The average car buyer in 2004 visited five dealerships before making a purchase. By 2014, buyers visited only 1.6 dealerships. This change happened largely because buyers started completing their research online before setting foot in a dealership. In fact, one study found that customers spend 60 percent of their time researching third-party sites.
As more buyers use online resources to make decisions, your dealership must develop a standout online brand or risk falling behind. Your online brand is the perception buyers have of your business based on your Website, sites like Kelley Blue Book, social media and reviews.
Some aspects of your online brand are easy to influence — for example, your Website, prices and offerings. Others are more challenging — particularly, your online reviews. Today’s customers place a lot of stock in online reviews, with 66 percent reporting that opinions posted online influence their buying decisions. This makes it incredibly important to provide a great customer experience that will result in positive reviews for your dealership. The best and simplest way to do this is by hiring quality employees to provide your customers with superior service.
Hire the Right People
Online reputation management is becoming a focus for brands across industries, but can quickly suck up the time of dealership leaders, and hiring a full-time professional to manage it is costly.
Most negative reviews or social media comments are a result of a customer service breakdown.

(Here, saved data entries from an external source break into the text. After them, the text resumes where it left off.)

<file path="config.mk">
export PLATFORM = sky130hd
export DESIGN_NAME = icmprw_ctrl
export DESIGN_NICKNAME = d
export VERILOG_FILES = /design/src/icmprw_pkg.sv /design/src/icmprw_ctrl.sv
export SDC_FILE = /design/constraint.sdc
export NUM_CORES = 1
export LEC_CHECK = 0
export ABC_AREA = 1
export BUFFER_PORTS_ARGS = -buffer_cell sky130_fd_sc_hd__buf_2
export CELL_PAD_IN_SITES_DETAIL_PLACEMENT = 0
export CELL_PAD_IN_SITES_GLOBAL_PLACEMENT = 1
export CORE_AREA = 2 2 39 41
export CTS_BUF_LIST = sky130_fd_sc_hd__clkbuf_4
export DETAILED_ROUTE_END_ITERATION = 10
export DIE_AREA = 0 0 41 43
export MAX_ROUTING_LAYER = met4
export PLACE_DENSITY_LB_ADDON = 0.1
export SYNTH_ARGS = -nofsm -noshare
export SYNTH_HDL_FRONTEND = slang
export SYNTH_SLANG_ARGS = --single-unit
</file>
<file path="constraint.sdc">
create_clock -name clk_i -period 1.6 [get_ports clk_i]
set_input_delay 0.32 -clock clk_i [delete_from_list [all_inputs] [get_ports clk_i]]
set_output_delay 0.32 -clock clk_i [all_outputs]
set_load 0.02 [all_outputs]
</file>
==> config.mk <==
export PLATFORM = sky130hd
export DESIGN_NAME = sector_read_chunk_planner
export DESIGN_NICKNAME = d
export VERILOG_FILES = /design/src/srcp_pkg.sv /design/src/srcp_divider.sv /design/src/sector_read_chunk_planner.sv
export SDC_FILE = /design/constraint.sdc
export NUM_CORES = 2
export LEC_CHECK = 0
export ABC_AREA = 1
export BUFFER_PORTS_ARGS = -buffer_cell sky130_fd_sc_hd__buf_2
export CORE_MARGIN = 4
export CORE_UTILIZATION = 25
export DETAILED_ROUTE_END_ITERATION = 7
export PLACE_DENSITY = 0.36
export SYNTH_ARGS = -nofsm -noshare
export SYNTH_HDL_FRONTEND = slang
export SYNTH_SLANG_ARGS = --single-unit
==> constraint.sdc <==
create_clock -name clk -period 19.45 [get_ports clk]
set_clock_uncertainty 0.15 [all_clocks]
set_input_delay 1.945 -clock clk [delete_from_list [all_inputs] [get_ports clk]]
set_output_delay 1.945 -clock clk [all_outputs]
set_load 0.05 [all_outputs]
==> src/srcp_pkg.sv <==
// shared types and constants for the sector read chunk planner
// no dependencies
`timescale 1ns / 1ps

package srcp_pkg;

    localparam int unsigned SECTOR_BYTES     = 512;
    localparam int unsigned SECTOR_SHIFT     = 9;
    localparam int unsigned DEF_BOUNCE_BYTES = 65536;
    localparam int unsigned DEF_MAX_BLOCKS   = 65535;

    localparam int unsigned LBA_W     = 32;
    localparam int unsigned SPB_W     = 16;
    localparam int unsigned REG_W     = 25;
    localparam int unsigned CFG_IDX_W = 2;

    localparam logic [REG_W-1:0] BLOCK_SIZE_RST = 25'd512;
    localparam logic [REG_W-1:0] MAX_BULK_RST   = 25'd65536;

    typedef enum logic [CFG_IDX_W-1:0] {
        CFG_LINK_READY = 2'd0,
        CFG_BLOCK_SIZE = 2'd1,
        CFG_MAX_BULK   = 2'd2
    } cfg_idx_t;

    typedef enum logic [1:0] {
        ST_CHUNK = 2'd0,
        ST_EMPTY = 2'd1,
        ST_ERROR = 2'd2,
        ST_IDLE  = 2'd3
    } status_t;

    typedef enum logic [2:0] {
        ERR_NONE       = 3'd0,
        ERR_LINK       = 3'd1,
        ERR_RANGE      = 3'd2,
        ERR_BLOCK_SIZE = 3'd3,
        ERR_ZERO_LIMIT = 3'd4,
        ERR_BOUNCE     = 3'd5
    } err_t;

    typedef struct packed {
        status_t           status;
        err_t              error_code;
        logic [LBA_W-1:0]  phys_block;
        logic [SPB_W-1:0]  block_count;
        logic              bounce;
        logic [14:0]       skip_sectors;
        logic [LBA_W-1:0]  copy_sectors;
        logic [LBA_W-1:0]  dest_sector;
        logic              last;
    } result_t;

endpackage
[config.mk]
export PLATFORM = sky130hd
export DESIGN_NAME = bright_spot_centroid_unit
export DESIGN_NICKNAME = d
export VERILOG_FILES = /design/src/bsc_pkg.sv /design/src/bsc_front.sv /design/src/bsc_queue.sv /design/src/bsc_back.sv /design/src/bright_spot_centroid_unit.sv
export SDC_FILE = /design/constraint.sdc
export NUM_CORES = 1
export LEC_CHECK = 0
export ABC_AREA = 1
export BUFFER_PORTS_ARGS = -buffer_cell sky130_fd_sc_hd__buf_2
export CAP_MARGIN = 30
export CELL_PAD_IN_SITES_DETAIL_PLACEMENT = 0
export CELL_PAD_IN_SITES_GLOBAL_PLACEMENT = 1
export CORE_ASPECT_RATIO = 0.5
export CORE_UTILIZATION = 45
export CTS_CLUSTER_DIAMETER = 50
export DETAILED_ROUTE_END_ITERATION = 6
export PLACE_DENSITY_LB_ADDON = 0.3
export RECOVER_POWER = 100
export SYNTH_ARGS = -nofsm -noshare
export SYNTH_HDL_FRONTEND = slang
export SYNTH_SLANG_ARGS = --single-unit
[constraint.sdc]
create_clock -name clk_i -period 6.75 [get_ports clk_i]
set_input_delay 1.35 -clock clk_i [delete_from_list [all_inputs] [get_ports clk_i]]
set_output_delay 1.35 -clock clk_i [all_outputs]
set_load 0.01 [all_outputs]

This means employees with strong sales chops and automotive knowledge but minimal people skills are a thing of the past. As customers visit fewer dealerships during the buying process, there is little room for error. Once customers are in the door, they need to receive fast, gracious service at every step.
Create the Right Roles
Reorganizing roles at your dealership also can help improve your online brand. New technology and a greater focus on digital sales and marketing create the need for employees with nontraditional roles and skill sets. For example, some dealerships have reimagined the traditional, auto-savvy “Service Advisor” role as a “Project Manager” with strong communication and conflict resolution skills. Others have added tech-heavy roles to streamline the process. Other potential new roles include:
• Talent Acquisition Specialist (Recruiter) — Finds and retains top talent
• Human Resources Director — Facilitates feedback and communication among employees and teams
• Product Specialist — Educates customers on a vehicle’s tech features with no sales pressure
• eCommerce Coordinator — Analyzes the dealership’s digital advertising, business analytics and online perception
The auto industry is changing rapidly, and your dealership needs to change with it. However, with this change comes opportunity. As you build a team with excellent customer service skills, you will be positioned to make a great impression.